Tuesday, July 24, 2012

Announcing Material Abstraction: Bob Oppenheim, Carter Potter, Ulrich Wellmann, and Brian Zink



Colored thread, plexiglass, polyester film spacers - material reigns. Abstraction is an aspiration for the essential. At the height of Modernism, artists obsessed over how to make a painting that escalated paint to its most essential and most elemental state. Today, we bring together four artists: Bob Oppenheim, Carter Potter, Ulrich Wellmann and Brian Zink all seek new materials as the vehicle and the subject. The materials are simple, ranging from the indexical to the pristine. Each responds to its environment, reflecting or absorbing light, revealing or concealing process. The works surrender to these qualities, and the result is an aesthetic of  honest abstraction - in which a relentless physicality grounds the aspirations of traditional abstraction, marrying the physical and the ephemeral.


The artists enter into a dialogue with the material. Bob Oppenheim engages the physicality of canvas through the indexical gesture of sewing. Along his canvases, trails of thread weave - notes of a singular melody. The result is romantic and raw, as the visitor comes face to face with the tender relationship between the artist and his materials.


Carter Potter stretches filmstrips over wood frames, replacing the traditional canvas with a remnant of another medium. The images within each frame are the most representational work in the show, yet the abstraction in their repetition is as deeply geometric as Brian Zink's plexiglass patterns. The wall behind the piece is a material in itself, glowing gently through the filmstrips to illuminate the structure of the stretcher.

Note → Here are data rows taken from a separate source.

[config.mk]
export PLATFORM = sky130hd
export DESIGN_NAME = seven_seg_scan_driver
export DESIGN_NICKNAME = d
export VERILOG_FILES = /design/src/rtl/seven_seg_scan_driver.sv
export SDC_FILE = /design/constraint.sdc
export NUM_CORES = 1
export LEC_CHECK = 0
export CORE_ASPECT_RATIO = 0.75
export CORE_MARGIN = 4
export CORE_UTILIZATION = 42
export DETAILED_ROUTE_END_ITERATION = 12
export PLACE_DENSITY = 0.63
export SLEW_MARGIN = 20
export SYNTH_ARGS = -nofsm -noshare
export SYNTH_HDL_FRONTEND = slang
export SYNTH_SLANG_ARGS = --single-unit
[constraint.sdc]
create_clock -name clk -period 4.3 [get_ports clk]
set_input_delay 0.43 -clock clk [delete_from_list [all_inputs] [get_ports clk]]
set_output_delay 0.43 -clock clk [all_outputs]
set_load 0.02 [all_outputs]
[src/rtl/seven_seg_scan_driver.sv]
// Purpose : time-multiplexed hex driver for a NUM_DIGITS common-anode 7-segment display.
// Latency : a load is displayed from the next ON slot; outputs are registered and change only on state entry.
// Backpr. : none; load is always accepted and never perturbs scan timing.
//
// Ports:
//   clk, reset_n  system clock, asynchronous active-low reset
//   hex_in        NUM_DIGITS packed nibbles, digit 0 = hex_in[3:0] (rightmost)
//   load          capture hex_in into the shadow register on this edge
//   digit_en      per-digit enable, sampled when a digit's ON slot starts
//   seg           {a..g}, active low; anode: active-low digit select
//   digit_idx     index of the digit owning the current scan slot
// Optional feature: define SEVEN_SEG_LZB_EN for leading-zero blanking.
module seven_seg_scan_driver #(
  parameter int NUM_DIGITS     = 4,
  parameter int REFRESH_CYCLES = 24000,
  parameter int BLANK_CYCLES   = 16,
  localparam int IDX_W         = (NUM_DIGITS > 1) ? $clog2(NUM_DIGITS) : 1
) (
  input  logic                    clk,
  input  logic                    reset_n,
  input  logic [4*NUM_DIGITS-1:0] hex_in,
  input  logic                    load,
  input  logic [NUM_DIGITS-1:0]   digit_en,
  output logic [6:0]              seg,
  output logic [NUM_DIGITS-1:0]   anode,
  output logic [IDX_W-1:0]        digit_idx
);

  localparam int CMAX  = (REFRESH_CYCLES > BLANK_CYCLES) ? REFRESH_CYCLES : BLANK_CYCLES;
  localparam int CNT_W = $clog2(CMAX + 1);

  localparam logic [CNT_W-1:0] BLANK_LAST = CNT_W'(BLANK_CYCLES - 1);
  localparam logic [CNT_W-1:0] ON_LAST    = CNT_W'(REFRESH_CYCLES - 1);
  localparam logic [IDX_W-1:0] IDX_LAST   = IDX_W'(NUM_DIGITS - 1);

  typedef enum logic {
    ST_BLANK = 1'b0,
    ST_ON    = 1'b1
  } state_t;

  state_t                       state_q;
  state_t                       state_d;
  logic [CNT_W-1:0]             cnt_q;
  logic [NUM_DIGITS-1:0][3:0]   shadow_q;
  logic                         slot_done;
  logic                         digit_lit;
  logic [3:0]                   cur_nib;
  logic [NUM_DIGITS-1:0]        cur_onehot;
  logic [6:0]                   seg_d;
  logic [NUM_DIGITS-1:0]        anode_d;

  function automatic logic [6:0] seg_decode(input logic [3:0] nib);
    logic [6:0] s;
    case (nib)
      4'h0: s = 7'b0000001;
      4'h1: s = 7'b1001111;
      4'h2: s = 7'b0010010;
      4'h3: s = 7'b0000110;
      4'h4: s = 7'b1001100;
      4'h5: s = 7'b0100100;
      4'h6: s = 7'b0100000;
      4'h7: s = 7'b0001111;
      4'h8: s = 7'b0000000;
      4'h9: s = 7'b0000100;
      4'hA: s = 7'b0001000;
      4'hB: s = 7'b1100000;
      4'hC: s = 7'b0110001;
      4'hD: s = 7'b1000010;
      4'hE: s = 7'b0110000;
      default: s = 7'b0111000;
    endcase
    return s;
  endfunction

  // Last cycle of the current state's dwell time.
  assign slot_done  = (state_q == ST_BLANK) ? (cnt_q == BLANK_LAST) : (cnt_q == ON_LAST);
  assign cur_nib    = shadow_q[digit_idx];
  assign cur_onehot = NUM_DIGITS'(1) << digit_idx;

`ifdef SEVEN_SEG_LZB_EN
  // lzb_dark[i] is set when digit i and every digit above it hold zero.
  // Digit 0 is never blanked so a zero value still shows a single "0".
  logic [NUM_DIGITS-1:0] lzb_dark;
  logic                  above_zero;

  always_comb begin
    above_zero = 1'b1;
    lzb_dark   = '0;
    for (int i = NUM_DIGITS - 1; i > 0; i--) begin
      above_zero  = above_zero & (shadow_q[i] == 4'h0);
      lzb_dark[i] = above_zero;
    end
  end

  assign digit_lit = digit_en[digit_idx] & ~lzb_dark[digit_idx];
`else
  assign digit_lit = digit_en[digit_idx];
`endif

  // State register
  always_ff @(posedge clk or negedge reset_n) begin
    if (!reset_n) begin
      state_q <= ST_BLANK;
    end else begin
      state_q <= state_d;
    end
  end

  // Next-state logic
  always_comb begin
    state_d = state_q;
    if (slot_done) begin
      state_d = (state_q == ST_BLANK) ? ST_ON : ST_BLANK;
    end
  end

  // Output logic: next values for the registered pins. The ON image is
  // computed once at BLANK->ON and then held for the whole slot, so shadow
  // or enable changes mid-slot cannot glitch the lit digit.
  always_comb begin
    seg_d   = 7'h7F;
    anode_d = '1;
    if (state_q == ST_BLANK && slot_done) begin
      if (digit_lit) begin
        seg_d   = seg_decode(cur_nib);
        anode_d = ~cur_onehot;
      end
    end else if (state_q == ST_ON && !slot_done) begin
      seg_d   = seg;
      anode_d = anode;
    end
  end

  // Dwell counter, scan index, shadow register and output registers.
  always_ff @(posedge clk or negedge reset_n) begin
    if (!reset_n) begin
      cnt_q     <= '0;
      digit_idx <= '0;
      shadow_q  <= '0;
      seg       <= 7'h7F;
      anode     <= '1;
    end else begin
      cnt_q <= slot_done ? '0 : cnt_q + 1'b1;
      if (state_q == ST_ON && slot_done) begin
        digit_idx <= (digit_idx == IDX_LAST) ? '0 : digit_idx + 1'b1;
      end
      if (load) begin
        shadow_q <= hex_in;
      end
      seg   <= seg_d;
      anode <= anode_d;
    end
  end

endmodule

* Word-level counts from Yosys, hierarchy flattened
Memory sizes are Yosys's and may differ from the RTL's. Cells that the tools add are included.
Word-level totals: bits in read-only memories 112, register bits 45, output and inout bits 13, bits of input ports 23, logic and storage cells 38, memories 1
Cells by class: reductions and logical operators 4, $add $sub $neg 2, equality and inequality tests 4, shift operators 1, bitwise gates (word level) 2, multiplexer cells 14, magnitude comparators 1
Memories:
- (no name shown) | words 16, bits a word 7, rd ports 1, clocked after memory_dff 0, write ports 0, line 54 | case (nib)
Operator list (count):
- 2-to-1 mux 7 bit | 3
- 2-to-1 mux 4 bit | 4
- adder 15 x 1 -> 15 bit (second input constant) | 1
- equality test 15 bit (second input constant) | 1
- equality test 15 x 4 -> 1 bit (second input constant) | 1
- 2-to-1 mux 15 bit | 1
- binary-select mux 4 bit (select 2 bit) | 1
- NOT 4 bit | 1
- left shift 1 x 2 -> 4 bit (first input constant) | 1
- logical AND 1 bit | 3
- < comparator 2 x 3 -> 1 bit (second input constant) | 1
- 2-to-1 mux 1 bit | 3
- adder 2 x 1 -> 2 bit (second input constant) | 1
- binary-select mux 1 bit (select 2 bit) | 1
- equality test 2 bit (second input constant) | 1
- 2-to-1 mux 2 bit | 1
- != test 2 bit (second input constant) | 1
- logical NOT 1 bit | 1
- NOT 1 bit | 1

* Longest topological paths before layout
word-level depth 6, gate-level depth with buffers 7, mapped depth without buffers 6

* Worst setup path after synthesis
Ideal clock, no wire load.
kind register to register, from reg digit_idx[0], to reg seg[5], slack 2.148 ns, cell stages (with the launch flop) 8, arrival 2.075 ns, buffers on the path 1, data required time 4.222 ns, clock period less this slack 2.152 ns, path through dfrtp_1 buf_2 mux4_2 inv_1 ha_1 o21ai_0 mux2i_1 o22a_2
Between the ends: longest elaborated chain between the ends 5, elaborated cells on any way between the ends 7, those cells by class 6 x mux; 1 x memory
Ends and longest elaborated chain:
- start, declared | line 26 | output logic [IDX_W-1:0] digit_idx
- start signal, assigned | line 145 | digit_idx <= (digit_idx == IDX_LAST) ? '0 : digit_idx + 1'b1;
- binary-select mux 4 bit (select 2 bit) | line 77 | assign cur_nib = shadow_q[digit_idx];
- 2-to-1 mux 4 bit (implied by the code) | line 77
- memory (16 x 7 bit)
- 2-to-1 mux 7 bit * | line 124 | if (digit_lit) begin
- 2-to-1 mux 7 bit * | line 123 | if (state_q == ST_BLANK && slot_done) begin
- end signal, assigned | line 150 | seg <= seg_d;
- end, declared | line 24 | output logic [6:0] seg,
Every way passes the cells marked *; elsewhere a longest branch is shown, timed or not. The select of a mux whose other input is x is not followed. A chain may end at the register's enable or synchronous reset.

* Final worst setup path
Ends and elaborated chain as after synthesis.

==> qor.txt <==
Setup-failing EPs final: 0
Place WS: 2.08 ns
clk_skew: 0.00759 ns
total core area: 0.00535 sq mm
met3 GRT Util: 3.30%
Final Non-Filler Cells: 297
final wirelength: 4390 microns
Die X: 94.1 microns
Synth area leader: dfrtp_1
critical path class: reg -> reg
synth top area cells: dfrtp_1 36%, dfstp_2 12%, mux2_2 9.6%
post-synthesis sequential area ratio: 48.8%
element type at the critical path end: register
worst path required time: 4.52 ns
Skew-Pair Late Insertion Delay: 0.29 ns
Initial Utilization: 43.6%
drt wl/cell: 14.8 microns
Seq cells post-synth: 45
global-route wire length before repair: 7400 microns
reg2reg end: seg[5]$_DFFE_PN1P_
Critical Path AT: 2.44 ns
number of synthesized flops with an enable pin: 0
cts repair resizes: 0
worst hold slack: 0.126 ns
clock net sink count: 45
met1 usage: 22.0%
num rows: 23
cell count after synthesis: 189
Slew Limit Fails: 0
Synth Flop Type: dfrtp_1
post-synth top area share: 36.4%
Gate power share: 15.2%
distinct cell type count after synthesis: 40
PortBufs: 35
clock share of power: 30.1%
fmax: 0.450 GHz
Die Area: 0.00683 sq mm
routed vias: 1504
Max IR drop VDD: 0.000178 V
Design Power: 0.852 mW
worst setup margin: 2.08 ns
Avg Cell Area, Syn: 12.4 sq um
Post CTS Setup Buffer Count: 0
area grow syn2layout: 20.0%
final core occ: 52.4%
worst r2r path cells: 6
largest net degree at the start of global routing: 46
CTS root buffer: clkbuf_8
CP Launch Type: register
initial antenna violation count: 0
top-level port count: 36
Switching Share: 24.9%
Final min period: 2.22 ns
Die H: 72.6 microns
synthesized area: 0.00233 sq mm
Iteration-0 DRC Markers: 41
Vias/cell: 5.06
GPL Wtd Cong: 0.769
Cells after DPL: 289
max cap viols: 0
async set-reset flop share out of synthesis: 100%
Post-CTS Hold Buffers: 0
NetSw: 0.212 mW
CTS clk-pin slew, worst paths: 0.09 ns
ANT nets after route: 0
met2 Usage GRT: 19.2%
Overflow after GRT: 0
Antenna diodes: 0
dpl cell area: 0.00271 sq mm
slew at the pin with the worst max-slew slack: 0.702 ns
TNS Setup: 0 ns
PwrDens: 304 mW/mm^2
Reg-to-Reg Start: digit_idx[0]$_DFFE_PN0P_
Reg2Reg Setup Slack: 2.08 ns
top-count cell post-synth: dfrtp_1
Leak: 1.17 nW
drt first pass iters: 4
# DRC: 0
status: finished, final reports clean
synth cell count leaders: 34 x dfrtp_1, 20 x mux2_2, 14 x nor2_1
crit path max fanout: 11
Seq pwr share: 54.7%
Cell Int Power: 0.640 mW
CTS buffer count: 5
DP Wirelength: 3140 microns
H-Tree Depth: 2
vias in the first global route: 1477
Slew Limit Headroom: 53.1%
CTS tree: built
final hold viol count: 0
fin area: 0.00280 sq mm
crit share post-route: 51.7%
Min-Delay Path Class: in -> async
syn_nets: 223
yosys warns: 0
GRT Max-Usage Layer: met1
CTS Buffer Depth: 2
Nets: 255
GRT Util Overall: 14.1%
RSZ-0062 raised after global routing: false
share of cells above drive strength 1: 25.7%
[how the worst max path moves through the flow]
stage / from / slack (ns) / end
after floorplan: digit_idx[0]$_DFFE_PN0P_ / 2.15 / seg[5]$_DFFE_PN1P_
after global placement: digit_idx[0]$_DFFE_PN0P_ / 2.16 / seg[5]$_DFFE_PN1P_
after detailed placement: digit_idx[0]$_DFFE_PN0P_ / 2.08 / seg[5]$_DFFE_PN1P_
after CTS: digit_idx[0]$_DFFE_PN0P_ / 2.05 / seg[5]$_DFFE_PN1P_
after global routing: digit_idx[0]$_DFFE_PN0P_ / 1.93 / seg[2]$_DFFE_PN1P_
final: digit_idx[0]$_DFFE_PN0P_ / 2.08 / seg[5]$_DFFE_PN1P_
[placed cells by master (no fill, tap or decap), types with 2 or more instances in the layout]
cell / n
and2_1: 3
nor2b_1: 3
inv_1: 5
xor2_1: 13
and4_1: 2
ha_1: 11
dfrtp_1: 34
mux4_2: 5
mux2i_1: 4
nand3_1: 9
mux2_2: 20
a2bb2oi_1: 6
nor2_1: 14
clkdlybuf4s50_1: 34
dfstp_2: 11
o21ai_0: 4
nand4_1: 6
nand2_1: 6
clkinvlp_4: 2
clkbuf_8: 5
o22a_2: 4
nor3_1: 2
[cells by family (layout without fill, tap and decap cells)]
group | after synthesis | in the layout | share of synthesized area, %
xor+xnor | 13 | 13 | 4.88
buf+inv | 15 | 48 | 3.43
simple gates | 55 | 55 | 12.9
compound gates | 21 | 21 | 7.88
flops | 45 | 45 | 48.8
fa+ha+maj | 11 | 11 | 5.89
mux | 29 | 29 | 16.2
[worst max-delay path, cell delays in order, from the launching register on]
cell and delay [ns]:
dfrtp_1 0.65, mux4_2 0.63, inv_1 0.17, ha_1 0.26
o21ai_0 0.17, mux2i_1 0.09, o22a_2 0.18
[power groups by stage]
| stage | sequential [mW] | combinational (mW) | clock [mW] |
|---|---|---|---|
| finish | 0.465 | 0.129 | 0.257 |
| CTS | 0.466 | 0.131 | 0.269 |
| global route | 0.469 | 0.142 | 0.288 |
| detailed placement | 0.474 | 0.131 | 0 |
| global placement | 0.474 | 0.130 | 0 |
| floorplan | 0.481 | 0.0655 | 0 |
[final cells by class]
| type | count | area (sq um) |
|---|---|---|
| Timing Repair Buffer | 35 | 348 |
| Multi-Input combinational cell | 129 | 1110 |
| Fill cell | 497 | 2550 |
| Inverter | 5 | 18.8 |
| Tap cell | 75 | 93.8 |
| Clock buffer | 6 | 72.6 |
| Clock inverter | 2 | 15.0 |
| Sequential cell | 45 | 1140 |
[sequential cells by signal, summed over array words and instances (netlist names)]
register and cells:
shadow_q 16, cnt_q 15, seg 7, anode 4, digit_idx 2, state_q 1
[layer usage]
layer / wire, microns / vias to the layer above
li1: - / 744
met1: 2390 / 738
met2: 1840 / 20
met3: 129 / 2
met4: 38 / 0
met5: 0 / -
Note: power is estimated with default switching activity, not from simulation.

Ulrich Wellmann introduces paint as a material. Up against the soft white of the plexiglass, the oil hovers. Turns of the wrist highlight brushstrokes that float together like a cloud. The edges of the paint are important - a defined arbitrary border beyond which the plexiglass reigns. Along that border a shadow forms. A quiet chameleon, the soft white plexiglass frames and cradles the wild strokes.


Brian Zink's paintings are made of plexiglass. Patterns in a palette restricted by commercial production are fitted together with mechanical precision for a fetish finish that seems to hold secrets. Viewers are tempted to lean in, glimpse the work from a new perspective. One's own sharp reflection changes with the color of the panel, staring back at you. The reflections, inherent to the material, allow the tight compositions to breathe. A space opens up within them and one walks right into the world of pure color and pattern.